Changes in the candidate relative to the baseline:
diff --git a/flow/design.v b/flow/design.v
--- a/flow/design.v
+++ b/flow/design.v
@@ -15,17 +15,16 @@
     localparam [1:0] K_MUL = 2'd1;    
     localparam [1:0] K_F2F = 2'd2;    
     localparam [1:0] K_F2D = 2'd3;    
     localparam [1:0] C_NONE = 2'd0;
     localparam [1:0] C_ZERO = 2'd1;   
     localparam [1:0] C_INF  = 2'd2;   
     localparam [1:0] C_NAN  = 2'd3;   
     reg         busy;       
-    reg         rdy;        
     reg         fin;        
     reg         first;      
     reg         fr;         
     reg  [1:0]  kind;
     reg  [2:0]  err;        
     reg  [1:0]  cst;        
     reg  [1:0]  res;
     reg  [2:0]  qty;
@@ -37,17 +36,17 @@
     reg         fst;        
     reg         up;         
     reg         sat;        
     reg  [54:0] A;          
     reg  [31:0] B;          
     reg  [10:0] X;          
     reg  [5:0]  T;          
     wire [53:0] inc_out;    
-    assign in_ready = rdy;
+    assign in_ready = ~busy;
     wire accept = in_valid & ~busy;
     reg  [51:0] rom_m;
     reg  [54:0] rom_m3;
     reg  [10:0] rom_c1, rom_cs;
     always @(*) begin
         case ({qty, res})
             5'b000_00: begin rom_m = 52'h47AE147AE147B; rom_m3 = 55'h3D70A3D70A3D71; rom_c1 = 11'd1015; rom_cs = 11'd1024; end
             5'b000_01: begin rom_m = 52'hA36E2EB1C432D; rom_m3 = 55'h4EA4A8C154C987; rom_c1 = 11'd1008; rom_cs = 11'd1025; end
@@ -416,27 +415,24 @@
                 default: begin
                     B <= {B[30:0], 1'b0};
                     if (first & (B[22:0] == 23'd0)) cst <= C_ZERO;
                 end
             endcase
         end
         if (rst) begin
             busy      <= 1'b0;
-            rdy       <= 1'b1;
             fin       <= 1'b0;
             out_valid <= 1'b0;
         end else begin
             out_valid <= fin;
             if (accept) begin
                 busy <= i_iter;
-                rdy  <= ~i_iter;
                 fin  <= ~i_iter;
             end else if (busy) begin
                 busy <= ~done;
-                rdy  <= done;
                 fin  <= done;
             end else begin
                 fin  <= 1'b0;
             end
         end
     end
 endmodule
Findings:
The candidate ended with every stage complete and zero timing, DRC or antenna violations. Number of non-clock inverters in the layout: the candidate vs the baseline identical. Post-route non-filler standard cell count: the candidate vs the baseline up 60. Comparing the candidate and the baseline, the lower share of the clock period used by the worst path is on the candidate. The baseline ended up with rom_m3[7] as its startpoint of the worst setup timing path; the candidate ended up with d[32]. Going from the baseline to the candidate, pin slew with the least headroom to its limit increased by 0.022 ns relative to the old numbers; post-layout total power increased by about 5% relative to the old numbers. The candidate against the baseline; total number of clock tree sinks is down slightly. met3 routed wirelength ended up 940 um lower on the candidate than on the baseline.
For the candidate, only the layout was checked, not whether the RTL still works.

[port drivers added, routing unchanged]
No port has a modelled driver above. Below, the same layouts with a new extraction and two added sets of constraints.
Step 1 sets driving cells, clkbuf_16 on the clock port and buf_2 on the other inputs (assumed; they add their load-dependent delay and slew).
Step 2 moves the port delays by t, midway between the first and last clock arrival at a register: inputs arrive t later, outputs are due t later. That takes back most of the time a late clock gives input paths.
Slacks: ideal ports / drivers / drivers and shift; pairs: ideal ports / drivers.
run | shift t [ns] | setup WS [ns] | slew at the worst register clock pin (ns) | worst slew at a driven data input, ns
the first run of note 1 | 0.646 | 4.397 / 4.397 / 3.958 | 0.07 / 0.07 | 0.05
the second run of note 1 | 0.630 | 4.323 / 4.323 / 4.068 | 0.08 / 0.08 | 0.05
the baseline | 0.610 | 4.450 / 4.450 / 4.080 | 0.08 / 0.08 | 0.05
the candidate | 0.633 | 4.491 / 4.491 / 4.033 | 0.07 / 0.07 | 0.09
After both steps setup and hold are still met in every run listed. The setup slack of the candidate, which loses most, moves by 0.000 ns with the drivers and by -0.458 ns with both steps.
What follows belongs to an exercise in optimizing a design on an open flow for small area, a short achievable clock period and few clock cycles; a production flow would make more cautious choices.
In this exercise RTL edits were held to simulation tests only and were not proved equivalent to the original.
No activity file was given, so power comes from the tool's default toggle rates.

Setup of oak:
## updi_host
module updi_host (
    input  wire        clk,
    input  wire        rst,
    input  wire        cfg_a24,
    input  wire        req_valid,
    output wire        req_ready,
    input  wire [4:0]  req_op,
    input  wire        req_wide,
    input  wire [23:0] req_addr,
    input  wire [15:0] req_data,
    input  wire [16:0] req_len,
    output wire        rsp_valid,
    output wire [2:0]  rsp_kind,
    output wire [2:0]  rsp_stage,
    output wire [2:0]  rsp_cause,
    output wire [15:0] rsp_data,
    output wire [1:0]  life,
    output wire [1:0]  session,
    output wire        desync,
    input  wire        wd_valid,
    output wire        wd_ready,
    input  wire [7:0]  wd_data,
    output wire        rd_valid,
    output wire [7:0]  rd_data,
    output wire        ctl_valid,
    output wire [2:0]  ctl_cmd,
    input  wire        ctl_ready,
    input  wire        ctl_fail,
    output wire        tx_valid,
    output wire [7:0]  tx_data,
    input  wire        tx_ready,
    input  wire        rx_valid,
    input  wire        rx_err,
    input  wire [7:0]  rx_data,
    output wire        rx_ready
);
clock: 8.0 ns
lec_check: 0
abc_area: 1
cap_margin: 20
core_margin: 2
core_utilization: 40
cts_cluster_diameter: 100
cts_cluster_size: 25
setup_slack_margin: 3.5
slew_margin: 20
standard.sh (not shown) runs the stock make flow with config.mk's settings and CLKGATE_MAP_FILE= SYNTH_SCRIPT=/design/flow/synth_recipe.tcl, a recipe that flattens the netlist after the stock synthesis.
==> flow/flow/run.sh <==
#!/bin/bash
set -o pipefail
export BUFFER_PORTS_ARGS="-buffer_cell sky130_fd_sc_hd__buf_1"
bash standard.sh > standard.log 2>&1
Testbench counts of oak, summed over its fixed seeds: cycles 22,261.
> inputs changed (oak -> pine)
diff --git a/flow/config.mk b/flow/config.mk
--- a/flow/config.mk
+++ b/flow/config.mk
@@ -12,2 +11,0 @@
-export CTS_CLUSTER_DIAMETER = 100
-export CTS_CLUSTER_SIZE = 25
==> results.txt <==
As far as area enclosed by the die boundary goes, oak and pine are indistinguishable; the numbers are identical. [pine] share of power burned in the clock network rose 10 points relative to oak. As of pine, power had risen by more than 10% compared to oak. pine vs oak on met2 track utilization from global routing: pine is the higher one. [compare] base=oak new=pine: global-route usage rose 0.57 points; logic gate share of total power lower; time the worst path needs with I/O delays and setup picked up an extra 0.087 ns. oak has lower post-layout utilization of the core than pine. Via count: pine worse than oak. Compared pine vs oak, and part of the power in registers is down in pine. Relative to oak, the number of cells upsized or downsized after cts of pine is higher by 1.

--------------------------------

Task description.
Your task is to restate, word for word, the lines from the beginning of the records to the line with "if (accept) begin", inclusive.

Answer below.
Changes in the candidate relative to the baseline:
diff --git a/flow/design.v b/flow/design.v
--- a/flow/design.v
+++ b/flow/design.v
@@ -15,17 +15,16 @@
     localparam [1:0] K_MUL = 2'd1;    
     localparam [1:0] K_F2F = 2'd2;    
     localparam [1:0] K_F2D = 2'd3;    
     localparam [1:0] C_NONE = 2'd0;
     localparam [1:0] C_ZERO = 2'd1;   
     localparam [1:0] C_INF  = 2'd2;   
     localparam [1:0] C_NAN  = 2'd3;   
     reg         busy;       
-    reg         rdy;        
     reg         fin;        
     reg         first;      
     reg         fr;         
     reg  [1:0]  kind;
     reg  [2:0]  err;        
     reg  [1:0]  cst;        
     reg  [1:0]  res;
     reg  [2:0]  qty;
@@ -37,17 +36,17 @@
     reg         fst;        
     reg         up;         
     reg         sat;        
     reg  [54:0] A;          
     reg  [31:0] B;          
     reg  [10:0] X;          
     reg  [5:0]  T;          
     wire [53:0] inc_out;    
-    assign in_ready = rdy;
+    assign in_ready = ~busy;
     wire accept = in_valid & ~busy;
     reg  [51:0] rom_m;
     reg  [54:0] rom_m3;
     reg  [10:0] rom_c1, rom_cs;
     always @(*) begin
         case ({qty, res})
             5'b000_00: begin rom_m = 52'h47AE147AE147B; rom_m3 = 55'h3D70A3D70A3D71; rom_c1 = 11'd1015; rom_cs = 11'd1024; end
             5'b000_01: begin rom_m = 52'hA36E2EB1C432D; rom_m3 = 55'h4EA4A8C154C987; rom_c1 = 11'd1008; rom_cs = 11'd1025; end
@@ -416,27 +415,24 @@
                 default: begin
                     B <= {B[30:0], 1'b0};
                     if (first & (B[22:0] == 23'd0)) cst <= C_ZERO;
                 end
             endcase
         end
         if (rst) begin
             busy      <= 1'b0;
-            rdy       <= 1'b1;
             fin       <= 1'b0;
             out_valid <= 1'b0;
         end else begin
             out_valid <= fin;
             if (accept) begin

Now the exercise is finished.